▶ _ABOUT THIS EXERCISE_
Write out each line from the data below that includes the word "genvar".

DATA below:

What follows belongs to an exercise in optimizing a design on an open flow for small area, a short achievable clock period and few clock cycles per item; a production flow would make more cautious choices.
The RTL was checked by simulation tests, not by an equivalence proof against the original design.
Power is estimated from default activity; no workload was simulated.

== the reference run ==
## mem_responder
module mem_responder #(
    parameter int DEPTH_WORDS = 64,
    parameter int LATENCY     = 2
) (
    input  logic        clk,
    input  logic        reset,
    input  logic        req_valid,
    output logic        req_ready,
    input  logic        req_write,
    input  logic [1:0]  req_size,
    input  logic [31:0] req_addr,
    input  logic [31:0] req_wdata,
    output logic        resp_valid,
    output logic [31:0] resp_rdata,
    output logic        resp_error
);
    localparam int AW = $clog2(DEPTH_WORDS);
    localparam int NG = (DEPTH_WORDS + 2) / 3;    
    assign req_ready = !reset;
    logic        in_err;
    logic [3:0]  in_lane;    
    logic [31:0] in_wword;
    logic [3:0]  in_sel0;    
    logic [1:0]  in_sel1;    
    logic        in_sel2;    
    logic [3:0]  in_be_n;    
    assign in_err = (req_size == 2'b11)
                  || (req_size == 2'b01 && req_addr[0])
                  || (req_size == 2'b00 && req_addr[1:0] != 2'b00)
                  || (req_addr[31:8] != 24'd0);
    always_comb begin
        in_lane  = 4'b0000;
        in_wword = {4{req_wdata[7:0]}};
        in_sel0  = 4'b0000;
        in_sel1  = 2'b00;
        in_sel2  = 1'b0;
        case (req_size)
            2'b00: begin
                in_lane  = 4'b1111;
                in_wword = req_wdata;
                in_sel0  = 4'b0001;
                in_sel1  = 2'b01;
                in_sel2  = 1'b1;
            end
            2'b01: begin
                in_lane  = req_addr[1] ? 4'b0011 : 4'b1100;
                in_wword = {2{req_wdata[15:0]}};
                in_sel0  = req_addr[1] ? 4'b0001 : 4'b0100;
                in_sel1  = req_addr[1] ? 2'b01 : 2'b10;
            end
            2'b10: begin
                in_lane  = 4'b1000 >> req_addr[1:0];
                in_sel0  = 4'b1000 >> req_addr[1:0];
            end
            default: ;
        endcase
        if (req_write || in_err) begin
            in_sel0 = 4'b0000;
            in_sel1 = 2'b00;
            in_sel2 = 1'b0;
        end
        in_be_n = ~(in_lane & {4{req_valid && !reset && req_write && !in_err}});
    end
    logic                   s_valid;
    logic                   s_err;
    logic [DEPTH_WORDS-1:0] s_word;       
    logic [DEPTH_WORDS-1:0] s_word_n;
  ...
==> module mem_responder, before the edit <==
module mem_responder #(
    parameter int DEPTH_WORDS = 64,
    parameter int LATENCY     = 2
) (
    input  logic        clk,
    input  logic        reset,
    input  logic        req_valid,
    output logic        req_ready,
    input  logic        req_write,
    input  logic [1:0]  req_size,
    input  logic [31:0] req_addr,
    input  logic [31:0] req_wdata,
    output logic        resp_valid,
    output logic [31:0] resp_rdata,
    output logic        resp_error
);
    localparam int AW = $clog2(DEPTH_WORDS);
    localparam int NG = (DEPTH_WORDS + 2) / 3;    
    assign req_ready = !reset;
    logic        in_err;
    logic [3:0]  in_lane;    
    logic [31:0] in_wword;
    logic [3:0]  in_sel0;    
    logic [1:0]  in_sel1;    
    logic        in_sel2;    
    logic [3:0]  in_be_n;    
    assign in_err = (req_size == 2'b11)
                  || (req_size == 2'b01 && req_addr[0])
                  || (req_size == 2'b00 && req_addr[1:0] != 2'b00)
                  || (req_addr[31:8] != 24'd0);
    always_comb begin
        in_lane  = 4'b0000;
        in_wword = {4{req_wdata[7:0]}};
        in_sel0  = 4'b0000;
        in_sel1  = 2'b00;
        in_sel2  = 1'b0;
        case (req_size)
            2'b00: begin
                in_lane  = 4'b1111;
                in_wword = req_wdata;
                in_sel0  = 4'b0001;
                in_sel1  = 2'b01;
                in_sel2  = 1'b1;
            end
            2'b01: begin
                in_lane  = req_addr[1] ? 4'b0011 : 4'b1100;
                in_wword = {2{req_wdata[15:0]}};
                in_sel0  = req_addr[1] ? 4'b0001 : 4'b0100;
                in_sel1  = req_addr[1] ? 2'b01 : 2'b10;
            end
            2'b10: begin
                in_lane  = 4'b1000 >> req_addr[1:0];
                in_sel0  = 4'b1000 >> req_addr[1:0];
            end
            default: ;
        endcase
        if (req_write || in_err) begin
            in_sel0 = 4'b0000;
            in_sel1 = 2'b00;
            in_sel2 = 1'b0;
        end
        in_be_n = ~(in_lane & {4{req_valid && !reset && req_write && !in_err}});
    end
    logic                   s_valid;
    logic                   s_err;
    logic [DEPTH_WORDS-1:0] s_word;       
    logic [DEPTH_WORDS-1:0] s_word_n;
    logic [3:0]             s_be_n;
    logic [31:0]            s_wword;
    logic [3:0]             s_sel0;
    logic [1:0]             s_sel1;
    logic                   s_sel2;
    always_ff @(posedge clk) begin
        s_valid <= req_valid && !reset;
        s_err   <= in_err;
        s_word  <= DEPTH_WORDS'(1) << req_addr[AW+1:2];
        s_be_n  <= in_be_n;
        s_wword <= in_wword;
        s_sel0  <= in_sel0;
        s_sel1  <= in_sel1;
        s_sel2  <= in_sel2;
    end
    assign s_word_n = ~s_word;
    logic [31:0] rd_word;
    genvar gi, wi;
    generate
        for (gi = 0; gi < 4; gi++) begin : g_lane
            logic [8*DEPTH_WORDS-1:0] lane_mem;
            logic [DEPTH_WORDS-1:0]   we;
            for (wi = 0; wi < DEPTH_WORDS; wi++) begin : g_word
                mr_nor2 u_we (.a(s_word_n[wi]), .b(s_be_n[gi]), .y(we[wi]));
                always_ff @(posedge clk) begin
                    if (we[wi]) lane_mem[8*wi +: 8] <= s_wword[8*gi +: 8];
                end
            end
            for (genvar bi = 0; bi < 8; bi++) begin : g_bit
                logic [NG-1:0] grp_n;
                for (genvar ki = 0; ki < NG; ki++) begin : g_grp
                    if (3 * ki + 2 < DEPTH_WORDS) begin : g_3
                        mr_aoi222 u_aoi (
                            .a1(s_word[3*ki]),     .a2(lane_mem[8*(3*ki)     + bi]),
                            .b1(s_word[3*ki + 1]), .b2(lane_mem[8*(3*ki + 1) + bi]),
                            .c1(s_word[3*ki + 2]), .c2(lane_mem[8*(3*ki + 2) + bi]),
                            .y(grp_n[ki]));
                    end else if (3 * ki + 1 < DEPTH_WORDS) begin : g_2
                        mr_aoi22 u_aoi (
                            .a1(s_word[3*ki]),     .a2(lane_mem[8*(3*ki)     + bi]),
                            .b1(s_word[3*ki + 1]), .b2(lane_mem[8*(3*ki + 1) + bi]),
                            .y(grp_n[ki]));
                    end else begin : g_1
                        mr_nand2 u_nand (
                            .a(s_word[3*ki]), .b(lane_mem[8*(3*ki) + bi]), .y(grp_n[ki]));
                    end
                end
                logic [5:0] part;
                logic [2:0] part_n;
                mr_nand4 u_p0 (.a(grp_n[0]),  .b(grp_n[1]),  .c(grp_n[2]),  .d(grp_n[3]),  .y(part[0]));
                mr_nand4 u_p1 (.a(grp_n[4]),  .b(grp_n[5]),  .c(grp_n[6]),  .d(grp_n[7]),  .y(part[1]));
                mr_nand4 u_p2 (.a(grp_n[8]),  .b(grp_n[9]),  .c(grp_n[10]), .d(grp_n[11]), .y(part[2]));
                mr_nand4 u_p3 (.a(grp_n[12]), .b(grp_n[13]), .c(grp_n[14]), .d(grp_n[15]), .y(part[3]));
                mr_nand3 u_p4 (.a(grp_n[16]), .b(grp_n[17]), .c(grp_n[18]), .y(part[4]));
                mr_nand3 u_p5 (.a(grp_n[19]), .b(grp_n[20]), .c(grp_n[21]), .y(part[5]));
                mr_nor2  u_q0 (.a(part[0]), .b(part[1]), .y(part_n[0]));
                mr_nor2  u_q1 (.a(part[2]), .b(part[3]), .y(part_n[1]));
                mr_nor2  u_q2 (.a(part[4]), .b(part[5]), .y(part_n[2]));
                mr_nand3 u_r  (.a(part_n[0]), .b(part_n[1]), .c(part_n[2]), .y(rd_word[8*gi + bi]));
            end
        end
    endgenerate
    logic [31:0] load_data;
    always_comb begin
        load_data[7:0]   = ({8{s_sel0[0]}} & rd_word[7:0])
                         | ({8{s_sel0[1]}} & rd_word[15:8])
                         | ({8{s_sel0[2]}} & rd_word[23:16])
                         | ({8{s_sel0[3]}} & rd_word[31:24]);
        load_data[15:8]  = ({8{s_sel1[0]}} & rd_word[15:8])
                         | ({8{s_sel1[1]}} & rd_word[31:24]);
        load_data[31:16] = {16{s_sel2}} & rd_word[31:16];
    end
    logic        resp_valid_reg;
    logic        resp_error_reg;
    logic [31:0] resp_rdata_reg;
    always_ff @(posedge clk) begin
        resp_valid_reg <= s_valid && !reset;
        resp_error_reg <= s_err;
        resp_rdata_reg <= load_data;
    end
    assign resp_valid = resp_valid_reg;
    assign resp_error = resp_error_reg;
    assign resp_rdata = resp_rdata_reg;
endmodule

End of DATA.

▶ _PROBLEM SOLUTION_
    genvar gi, wi;
            for (genvar bi = 0; bi < 8; bi++) begin : g_bit
                for (genvar ki = 0; ki < NG; ki++) begin : g_grp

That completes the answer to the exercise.